I poke a tiny hole in the center of the foil and stick the probe of my dairy thermometer in it. I lift the foil on one side slightly and leave my skimmer in the milk for occasional stirring. I set a timer for maybe 5 minutes if I am doing a gallon or more, if it is cold from the fridge. Then I watch it closely. Once the thermometer reaches about 140 or so, it can climb quite quickly. If you keep the milk moving as it approaches 161F, you won't get a skin on it.
I have a sink ready with very warm water in it and quickly set the bowl in it, foil removed, trying to keep the milk moving as much as possible to avoid the skin. Then I fill the other sink with cool water and transfer it. Then I fill the first sink with cold water and transfer it again, stirring the entire time, monitoring the temperature. At this point, the bowl goes back and forth between the two sinks, changing the water often, until the temp goes down. Then into the fridge it goes, bottled.
If you are making cheese that day, just get it down to the temp you are looking for, then transfer it to your sterilized cheese pot (ss stock pot.)
Problem is, if you pasteurize it, you will need to add calcium chloride to it. But it might be ok since you are not using the ultra high temps used commercially nowadays. I think. I've never made cheese with pasteurized milk other than to add 25% purchased cow's milk, and I got that from a dairy that uses the 145F method. It worked out great. No calcium chloride added.
If you are worried about it, you might make yogurt from this batch, which comes out thicker when the milk is pasteurized. You only got a gallon, right? Homemade yogurt lasts a LOOOOONG time in the fridge!
As far as having a goat....I think I may have mentioned this before, maybe not to you though....network, network, network. If you contacted me and we met and I liked you (I would!), I would be thrilled to work out a trade with you for milk, or a goat share.

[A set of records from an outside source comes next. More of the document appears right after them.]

`config.mk`:
```
export PLATFORM = sky130hd
export DESIGN_NAME = mem_port_arbiter_flat
export DESIGN_NICKNAME = d
export VERILOG_FILES = /design/src/rtl/mem_port_arbiter_if.sv /design/src/rtl/mem_port_arbiter.sv /design/src/flat_wrapper.sv
export SDC_FILE = /design/constraint.sdc
export NUM_CORES = 1
export LEC_CHECK = 0
export BUFFER_PORTS_ARGS = -buffer_cell sky130_fd_sc_hd__clkbuf_2
export CAP_MARGIN = 40
export CORE_AREA = 10 10 89 91
export CTS_BUF_LIST = sky130_fd_sc_hd__clkbuf_4
export DETAILED_ROUTE_END_ITERATION = 8
export DIE_AREA = 0 0 99 101
export HOLD_SLACK_MARGIN = 0.05
export PLACE_DENSITY = 0.71
export SLEW_MARGIN = 0
export SYNTH_ARGS = -nofsm -noshare
export SYNTH_HDL_FRONTEND = slang
export SYNTH_SLANG_ARGS = --single-unit
```
`constraint.sdc`:
```
create_clock -name clk -period 1.4 [get_ports clk]
set_input_delay 0.07 -clock clk [delete_from_list [all_inputs] [get_ports clk]]
set_output_delay 0.07 -clock clk [all_outputs]
set_load 0.01 [all_outputs]
```
`src/rtl/mem_port_arbiter_if.sv`:
```
// mem_port_arbiter_if: fetch, load/store and RAM-side signals of the shared SRAM port.
// slave is the arbiter's view; master is the core plus RAM macro.
interface mem_port_arbiter_if #(
    parameter int ADDR_W = 32,
    parameter int RAM_AW = 10
);
    logic              inst_req;
    logic [ADDR_W-1:0] inst_addr;
    logic              inst_gnt;
    logic              inst_rvalid;
    logic [31:0]       inst_rdata;
    logic              data_req;
    logic [3:0]        data_we;
    logic [ADDR_W-1:0] data_addr;
    logic [31:0]       data_wdata;
    logic              data_gnt;
    logic              data_rvalid;
    logic [31:0]       data_rdata;
    logic              ram_en;
    logic [3:0]        ram_we;
    logic [RAM_AW-1:0] ram_addr;
    logic [31:0]       ram_wdata;
    logic [31:0]       ram_rdata;
    modport slave (
        input  inst_req, inst_addr, data_req, data_we, data_addr, data_wdata, ram_rdata,
        output inst_gnt, inst_rvalid, inst_rdata, data_gnt, data_rvalid, data_rdata,
               ram_en, ram_we, ram_addr, ram_wdata
    );
    modport master (
        output inst_req, inst_addr, data_req, data_we, data_addr, data_wdata, ram_rdata,
        input  inst_gnt, inst_rvalid, inst_rdata, data_gnt, data_rvalid, data_rdata,
               ram_en, ram_we, ram_addr, ram_wdata
    );
endinterface

```
`src/rtl/mem_port_arbiter.sv`:
```
// mem_port_arbiter: shares one single-port SRAM between fetch and load/store, data first with fetch anti-starvation.
// Optional macro ARB_RR_EN replaces the starvation counter with alternating priority on contention.
module mem_port_arbiter #(
    parameter int ADDR_W   = 32,
    parameter int RAM_AW   = 10,
    parameter int MAX_WAIT = 3
) (
    input logic clk,
    input logic rst,
    mem_port_arbiter_if.slave bus
);
    logic       inst_gnt;
    logic       data_gnt;
    logic       both;
    logic [3:0] wait_cnt;
    logic [3:0] wait_nxt;
    logic [1:0] rd_owner;
`ifdef ARB_RR_EN
    logic last_inst;
    always_comb begin
        both     = bus.inst_req & bus.data_req;
        inst_gnt = !rst && bus.inst_req && (!bus.data_req || !last_inst);
        data_gnt = !rst && bus.data_req && !inst_gnt;
        wait_nxt = '0;
    end
    always_ff @(posedge clk)
        last_inst <= rst ? 1'b1 : (both ? inst_gnt : last_inst);
`else
    always_comb begin
        both     = bus.inst_req & bus.data_req;
        inst_gnt = !rst && bus.inst_req && (!bus.data_req || wait_cnt == 4'(MAX_WAIT));
        data_gnt = !rst && bus.data_req && !inst_gnt;
        wait_nxt = (rst || inst_gnt || !bus.inst_req) ? 4'd0 :
                   (wait_cnt == 4'(MAX_WAIT) ? wait_cnt : wait_cnt + 4'd1);
    end
`endif
    always_ff @(posedge clk) begin
        wait_cnt <= wait_nxt;
        rd_owner <= rst ? 2'b00 : {inst_gnt, data_gnt && bus.data_we == 4'd0};
    end
    assign bus.inst_gnt    = inst_gnt;
    assign bus.data_gnt    = data_gnt;
    assign bus.ram_en      = inst_gnt | data_gnt;
    assign bus.ram_addr    = data_gnt ? bus.data_addr[RAM_AW+1:2] : bus.inst_addr[RAM_AW+1:2];
    assign bus.ram_we      = data_gnt ? bus.data_we : 4'd0;
    assign bus.ram_wdata   = bus.data_wdata;
    assign bus.inst_rvalid = rd_owner[1];
    assign bus.data_rvalid = rd_owner[0];
    assign bus.inst_rdata  = bus.ram_rdata;
    assign bus.data_rdata  = bus.ram_rdata;
endmodule

```
`src/flat_wrapper.sv`:
```
// flat-port wrapper written by rule: the top's interface ports become plain ports
module mem_port_arbiter_flat 
#(
    parameter int ADDR_W   = 32,
    parameter int RAM_AW   = 10,
    parameter int MAX_WAIT = 3
)
  (clk, rst, bus_inst_req, bus_inst_addr, bus_data_req, bus_data_we, bus_data_addr, bus_data_wdata, bus_ram_rdata, bus_inst_gnt, bus_inst_rvalid, bus_inst_rdata, bus_data_gnt, bus_data_rvalid, bus_data_rdata, bus_ram_en, bus_ram_we, bus_ram_addr, bus_ram_wdata);
  mem_port_arbiter_if #(.ADDR_W(ADDR_W), .RAM_AW(RAM_AW)) bus_i ();
  input logic clk;
  input logic rst;
  input wire logic [$bits(bus_i.inst_req)-1:0] bus_inst_req;
  input wire logic [$bits(bus_i.inst_addr)-1:0] bus_inst_addr;
  input wire logic [$bits(bus_i.data_req)-1:0] bus_data_req;
  input wire logic [$bits(bus_i.data_we)-1:0] bus_data_we;
  input wire logic [$bits(bus_i.data_addr)-1:0] bus_data_addr;
  input wire logic [$bits(bus_i.data_wdata)-1:0] bus_data_wdata;
  input wire logic [$bits(bus_i.ram_rdata)-1:0] bus_ram_rdata;
  output wire logic [$bits(bus_i.inst_gnt)-1:0] bus_inst_gnt;
  output wire logic [$bits(bus_i.inst_rvalid)-1:0] bus_inst_rvalid;
  output wire logic [$bits(bus_i.inst_rdata)-1:0] bus_inst_rdata;
  output wire logic [$bits(bus_i.data_gnt)-1:0] bus_data_gnt;
  output wire logic [$bits(bus_i.data_rvalid)-1:0] bus_data_rvalid;
  output wire logic [$bits(bus_i.data_rdata)-1:0] bus_data_rdata;
  output wire logic [$bits(bus_i.ram_en)-1:0] bus_ram_en;
  output wire logic [$bits(bus_i.ram_we)-1:0] bus_ram_we;
  output wire logic [$bits(bus_i.ram_addr)-1:0] bus_ram_addr;
  output wire logic [$bits(bus_i.ram_wdata)-1:0] bus_ram_wdata;
  assign bus_i.inst_req = bus_inst_req;
  assign bus_i.inst_addr = bus_inst_addr;
  assign bus_i.data_req = bus_data_req;
  assign bus_i.data_we = bus_data_we;
  assign bus_i.data_addr = bus_data_addr;
  assign bus_i.data_wdata = bus_data_wdata;
  assign bus_i.ram_rdata = bus_ram_rdata;
  assign bus_inst_gnt = bus_i.inst_gnt;
  assign bus_inst_rvalid = bus_i.inst_rvalid;
  assign bus_inst_rdata = bus_i.inst_rdata;
  assign bus_data_gnt = bus_i.data_gnt;
  assign bus_data_rvalid = bus_i.data_rvalid;
  assign bus_data_rdata = bus_i.data_rdata;
  assign bus_ram_en = bus_i.ram_en;
  assign bus_ram_we = bus_i.ram_we;
  assign bus_ram_addr = bus_i.ram_addr;
  assign bus_ram_wdata = bus_i.ram_wdata;
  mem_port_arbiter #(.ADDR_W(ADDR_W), .RAM_AW(RAM_AW), .MAX_WAIT(MAX_WAIT)) u_core (.clk(clk), .rst(rst), .bus(bus_i));
endmodule
```
==> results.json, run 1 <==
{
  "port_buffers": 46,
  "hpwl_um": 1890,
  "place_congestion": 0.708,
  "crit_path_cell_trace": "ha_4 -> a311oi_4 -> buf_6 -> mux2_4 -> buf_6",
  "fin_ws_ps": -321,
  "io_pins": 251,
  "remaining_drc_errors": 0,
  "ys.warnings.count": 0,
  "grt_overflow_total": 0,
  "cts_root_buffer": "clkbuf_4",
  "cts_tree": "built",
  "antenna_left": 0,
  "post_route_cells_drive_above_1_share_pct": 84.0,
  "hold_path.class": "in -> reg",
  "vias": 628,
  "final_util_pct": 16.3,
  "grt_usage_pct": 4.41,
  "violations": "negative setup slack",
  "max_slew_margin_pct": 82.5,
  "fmax_ghz": 0.581,
  "grt_max_degree": 7,
  "final_common_cell": "clkbuf_2",
  "clk_latency_ps": 240,
  "grt_pass1_wl_um": 3490,
  "cts_sinks": 6,
  "clk_path_buf_depth": 2,
  "grt_pass1_vias": 703,
  "rsz0062_at_grt": "true",
  "hold_viol_final": 0,
  "cap_violations": 0,
  "slew_violations": 0,
  "cp_num_buf_inv": 2,
  "drt-initial-drc-count": 11,
  "status": "complete, but fails checks",
  "synth.avg_cell_area_um2": 8.35,
  "wl_per_cell_um": 13.7,
  "setup_viol": 19,
  "worst_pin_slew_ps": 263,
  "n_fill_cell": 694,
  "drt-pass1-iter-count": 4,
  "crit_family": "flip-flops",
  "yosysTopAreaCellShare_pct": 62.1,
  "ys_types": 18,
  "cp.arrival_ps": 1650,
  "numCtsBuffers": 3,
  "rows": 29,
  "cpMostUsedCell": "buf_6",
  "dp_cells": 170,
  "slowest_delay_ps": 330,
  "syn-cell-area_um2": 1160,
  "die_w_um": 99,
  "period_share_pct": 123,
  "synth_area_leaders": "buf_4, dfxtp_1, mux2_2, mux2_4, and2_2",
  "yosysSeqAreaShare_pct": 10.3,
  "fin_skew_ps": 4.21,
  "via_per_inst": 3.53,
  "end_kind": "primary output",
  "crit_type": "reg -> out",
  "ctsHoldBuffers": 0,
  "finish.net_count": 239,
  "min_period_ps": 1720,
  "core_area_um2": 6200,
  "whs_ps": 82.5,
  "antenna_found_initial": 0,
  "ys_seq_elements": 6,
  "yosys.area.top_type": "buf_4",
  "dieArea_um2": 10000,
  "h-tree-depth": 1,
  "chipHeight_um": 101,
  "start_util_pct": 18.7,
  "syn-num-nets": 276,
  "netlist_instances": 139,
  "crit_slowest_cell": "dfxtp_2",
  "clk_pin_slew_ps": 50,
  "vdd_ir_drop_max_mv": 0.160,
  "wirelength_um": 2440,
  "p_per_area_nw_per_um2": 551,
  "dp_slack_ps": -118,
  "cp_max_fo": 6,
  "start_kind": "register",
  "syn2layout_area_growth_pct": -12.7,
  "cp.required_ps": 1330,
  "leakagePower_uw": 0.000481,
  "final_cell_mix": "clkbuf_2, buf_6, mux2_4",
  "final_cells": 178
}
[Yosys cell counts, drive strengths merged]
master  number
buf         97
mux2        11
nor2         7
dfxtp        6
and2         5
a21oi        2
inv          2
or3b         2
a311oi       1
ha           1
nand2        1
nand2b       1
nand3        1
nor4         1
xor2         1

This is not something I would advertise in fear of crazies and milk nazis, but if you came along through the grapevine, I'd be ecstatic. I'd teach you to milk and would be very grateful to have someone to fill in when I'm working or away. With four does in milk (soon!) you'd get a lot of milk to take home in one milking.
Check out the 4H again. I know a local one that tosses milk, milking only to get the udders for show sometimes. They use a machine, too. If I'd known then what I know now, I'd have offered a similar arrangement and might not have so many goats right now!
But that would be very, very sad! No Ginger, no Peach, no Plum, no Mya.....no harrowing tales of stuck kids and tangled triplets!!!